なおこのリストには、バイオイメージのみ管理しているデータベースや、医用画像 (CT, MRI, X-ray, PETなど) データセットのみ扱っているデータベースは含めない。また、このリストを作成するにあたり、以下の論文を参考にした。随時更新予定。
データベースリスト
2020/05/17 現在
Database/Dataset | Modality | Dimension | Ground Truth | Description |
---|---|---|---|---|
Broad Bioimage Benchmark Collection | Bright, DIC, Fluo, Hist | 2D, 3D | C D S O | 45 datasets |
Cell Tracking Challenge | Bright, DIC, Fluo | 2D, 3D, Time | D S T | 19 datasets |
Cell Image Library | Bright, PhD, DIC, Fluo, Electron | 2D, 3D, Time | C S | 10,000+ datasets |
Image Data Resource | Bright, PhD, DIC, Fluo, Electron, Hist | 2D, 3D, Time | C S | several datasets |
UCSB Bio-Segmentation Benchmark | Bright, DIC, Fluo, Hist | 2D, 3D, Time | C D S T | 7 datasets |
Grand Challenge in Biomedical Image Analysis | Bright, PhD, DIC, Fluo, Hist | 2D, 3D | C D S T | several challenges |
Electron Microscopy Data Bank | Electron | 2D, 3D | S | several datasets |
TEM Dataset | Electron | 2D | S | 6 datasets |
Kind of Ground Truth
C: Classification
D: Detection
S: Segmentation
T: Tracking
O: Others
Broad Bioimage Benchmark Collection (BBBC)
細胞画像解析ソフトウェアとして有名な CellProfiler の開発元でもある Broad Institute's Imaging Platform が管理しているデータベース。
豊富な種類のGround Truthが含まれた45種類のデータセットが管理されている。
ref: Annotated high-throughput microscopy image sets for validation
Cell Tracking Challenge
ISBI の細胞セグメンテーション/トラッキングのコンペティションで用いられたデータセットも含めた、すべて時系列のデータセットが管理されている。
データセットごとの細胞系列数は少なく、セグメンテーションのGround Truthは不完全な場合が多いが、時系列数は十分なため主にトラッキングアルゴリズム開発用に用いられる。
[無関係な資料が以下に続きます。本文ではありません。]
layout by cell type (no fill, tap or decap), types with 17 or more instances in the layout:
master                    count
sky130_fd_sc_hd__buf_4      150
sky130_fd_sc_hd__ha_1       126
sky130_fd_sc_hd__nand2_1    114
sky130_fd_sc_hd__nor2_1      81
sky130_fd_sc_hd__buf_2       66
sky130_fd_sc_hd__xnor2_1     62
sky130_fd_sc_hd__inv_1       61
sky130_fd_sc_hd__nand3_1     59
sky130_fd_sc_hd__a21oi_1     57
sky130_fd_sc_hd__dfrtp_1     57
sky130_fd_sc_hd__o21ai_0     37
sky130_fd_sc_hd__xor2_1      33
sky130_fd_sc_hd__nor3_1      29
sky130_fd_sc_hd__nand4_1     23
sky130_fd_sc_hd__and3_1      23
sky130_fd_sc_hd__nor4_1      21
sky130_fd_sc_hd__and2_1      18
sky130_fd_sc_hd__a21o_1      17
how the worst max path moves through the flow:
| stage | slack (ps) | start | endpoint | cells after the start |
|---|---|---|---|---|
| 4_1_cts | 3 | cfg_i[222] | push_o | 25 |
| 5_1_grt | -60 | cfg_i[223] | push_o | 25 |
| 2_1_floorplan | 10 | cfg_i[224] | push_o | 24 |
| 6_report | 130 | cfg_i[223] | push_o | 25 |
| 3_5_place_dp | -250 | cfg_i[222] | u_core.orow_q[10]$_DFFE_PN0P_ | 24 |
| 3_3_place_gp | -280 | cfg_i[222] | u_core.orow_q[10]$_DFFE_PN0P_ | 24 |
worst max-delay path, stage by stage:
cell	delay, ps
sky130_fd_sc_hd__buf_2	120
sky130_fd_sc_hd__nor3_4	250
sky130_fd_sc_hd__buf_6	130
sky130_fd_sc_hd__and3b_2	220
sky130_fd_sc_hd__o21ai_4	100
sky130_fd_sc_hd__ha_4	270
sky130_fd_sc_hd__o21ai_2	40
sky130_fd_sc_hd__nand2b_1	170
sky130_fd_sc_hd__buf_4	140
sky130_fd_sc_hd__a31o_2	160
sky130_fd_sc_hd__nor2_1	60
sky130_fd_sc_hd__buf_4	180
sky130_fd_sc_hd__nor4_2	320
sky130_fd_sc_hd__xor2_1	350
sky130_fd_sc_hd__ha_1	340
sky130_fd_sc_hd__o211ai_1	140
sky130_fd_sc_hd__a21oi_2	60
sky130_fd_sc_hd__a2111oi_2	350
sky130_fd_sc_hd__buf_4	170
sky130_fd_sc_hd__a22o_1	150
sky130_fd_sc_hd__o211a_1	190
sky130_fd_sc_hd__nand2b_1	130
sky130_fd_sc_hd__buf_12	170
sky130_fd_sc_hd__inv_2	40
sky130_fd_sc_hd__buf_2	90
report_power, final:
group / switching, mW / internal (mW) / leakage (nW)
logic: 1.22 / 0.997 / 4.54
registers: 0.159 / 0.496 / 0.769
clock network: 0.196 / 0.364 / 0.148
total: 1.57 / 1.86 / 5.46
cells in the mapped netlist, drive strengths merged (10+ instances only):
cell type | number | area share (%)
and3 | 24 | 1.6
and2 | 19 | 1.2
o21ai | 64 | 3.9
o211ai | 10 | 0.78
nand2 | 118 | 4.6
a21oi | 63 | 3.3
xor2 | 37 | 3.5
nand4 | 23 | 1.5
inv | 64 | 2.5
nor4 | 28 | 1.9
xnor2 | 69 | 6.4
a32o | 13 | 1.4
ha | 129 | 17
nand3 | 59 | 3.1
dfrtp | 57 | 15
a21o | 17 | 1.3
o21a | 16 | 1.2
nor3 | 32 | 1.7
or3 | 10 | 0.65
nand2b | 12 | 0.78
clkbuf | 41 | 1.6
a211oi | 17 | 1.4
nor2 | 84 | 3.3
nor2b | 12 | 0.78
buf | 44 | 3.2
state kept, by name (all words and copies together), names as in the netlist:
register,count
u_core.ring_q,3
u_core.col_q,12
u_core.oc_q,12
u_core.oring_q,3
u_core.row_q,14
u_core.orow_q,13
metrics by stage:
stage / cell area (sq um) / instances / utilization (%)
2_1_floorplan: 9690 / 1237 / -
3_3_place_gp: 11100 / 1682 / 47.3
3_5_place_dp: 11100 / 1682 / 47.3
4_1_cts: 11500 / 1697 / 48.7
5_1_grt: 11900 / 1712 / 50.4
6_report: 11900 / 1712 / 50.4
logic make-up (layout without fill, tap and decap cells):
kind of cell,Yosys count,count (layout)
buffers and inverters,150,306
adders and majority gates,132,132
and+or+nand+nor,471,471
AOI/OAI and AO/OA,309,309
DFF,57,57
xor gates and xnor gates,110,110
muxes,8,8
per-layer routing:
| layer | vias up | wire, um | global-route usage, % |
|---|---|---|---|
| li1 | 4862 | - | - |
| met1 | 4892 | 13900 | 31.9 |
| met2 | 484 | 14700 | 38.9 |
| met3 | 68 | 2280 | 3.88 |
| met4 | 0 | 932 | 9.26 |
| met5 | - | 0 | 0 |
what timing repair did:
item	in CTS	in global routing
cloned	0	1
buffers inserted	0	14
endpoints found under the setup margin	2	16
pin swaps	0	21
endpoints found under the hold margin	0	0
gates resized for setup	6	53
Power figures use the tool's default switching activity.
ref: An objective comparison of cell-tracking algorithms
Cell Image Library
CRBS が管理しているさまざまな細胞画像のデータベース。
データの種類は豊富で約10,000以上のデータセットが存在するが、一部のデータセットにのみ Ground Truth が付与されているため、目的のデータセットを探すのがわりと大変。
Image Data Resource
OME Consortium と EMBL-EBI が共同で管理している、最大規模のバイオイメージデータベース。
さまざまなデータセットが管理されているが、UIが非常に不親切で目的のデータセットが見つからない場合が多いため個人的にはあまり使いたくない。ただ、生物系論文に用いられたデータの多くがこのデータベースに集約されているため、論文ベースの検索を行うならこのデータベースがよい。
ref: Image Data Resource: a bioimage data integration and publication platform
UCSB Bio-Segmentation Benchmark
Center for Bio-Image Informatics が管理しているデータベース。
さまざまなスケール (分子・細胞・組織) のデータセットが管理されており、Ground Truthも部分的に作成されている。
Grand Challenge in Biomedical Image Analysis
Ground Challenge という医用画像解析アルゴリズムのコンペティションを行うための課題が集められたデータベース。
医用画像が主に多いが、バイオイメージも多く含まれている。以下にバイオイメージに焦点を当てた課題を列挙する。
- MoNuSAC
- PatchCamelyon benchmark
- SPIE-AAPM-NCI BreastPathQ
- DRIVE: Digital Retinal Images for Vessel Extraction
- MoNuSeg
- BACH: BreAst Cancer Histology
- Tissue Microarray Analysis
- Gland Segmentation Challenge Contest
- Overlapping Cervical Cytology Image Segmentation Challenge
- SNEMI3D: 3D Segmentation of neurites in EM images
- Segmentation of neuronal structures in EM images
- PathVQA
Electron Microscopy Data Bank
EMBL-EBI が管理している電子顕微鏡画像データベース。
Stanford/SLAC CryoEM Facility や Research Collaboratory for Structural Bioinformatics (RCSB) などとも連携して管理を行なっている。
ref: Trends in the Electron Microscopy Data Bank (EMDB)
TEM Dataset
University of Freiburg の Computer Vision Group が管理しているデータベースにある、電子顕微鏡画像のセグメンテーションタスク用データセット。
他にも Computer Vision 用のデータセットが多数用意されている。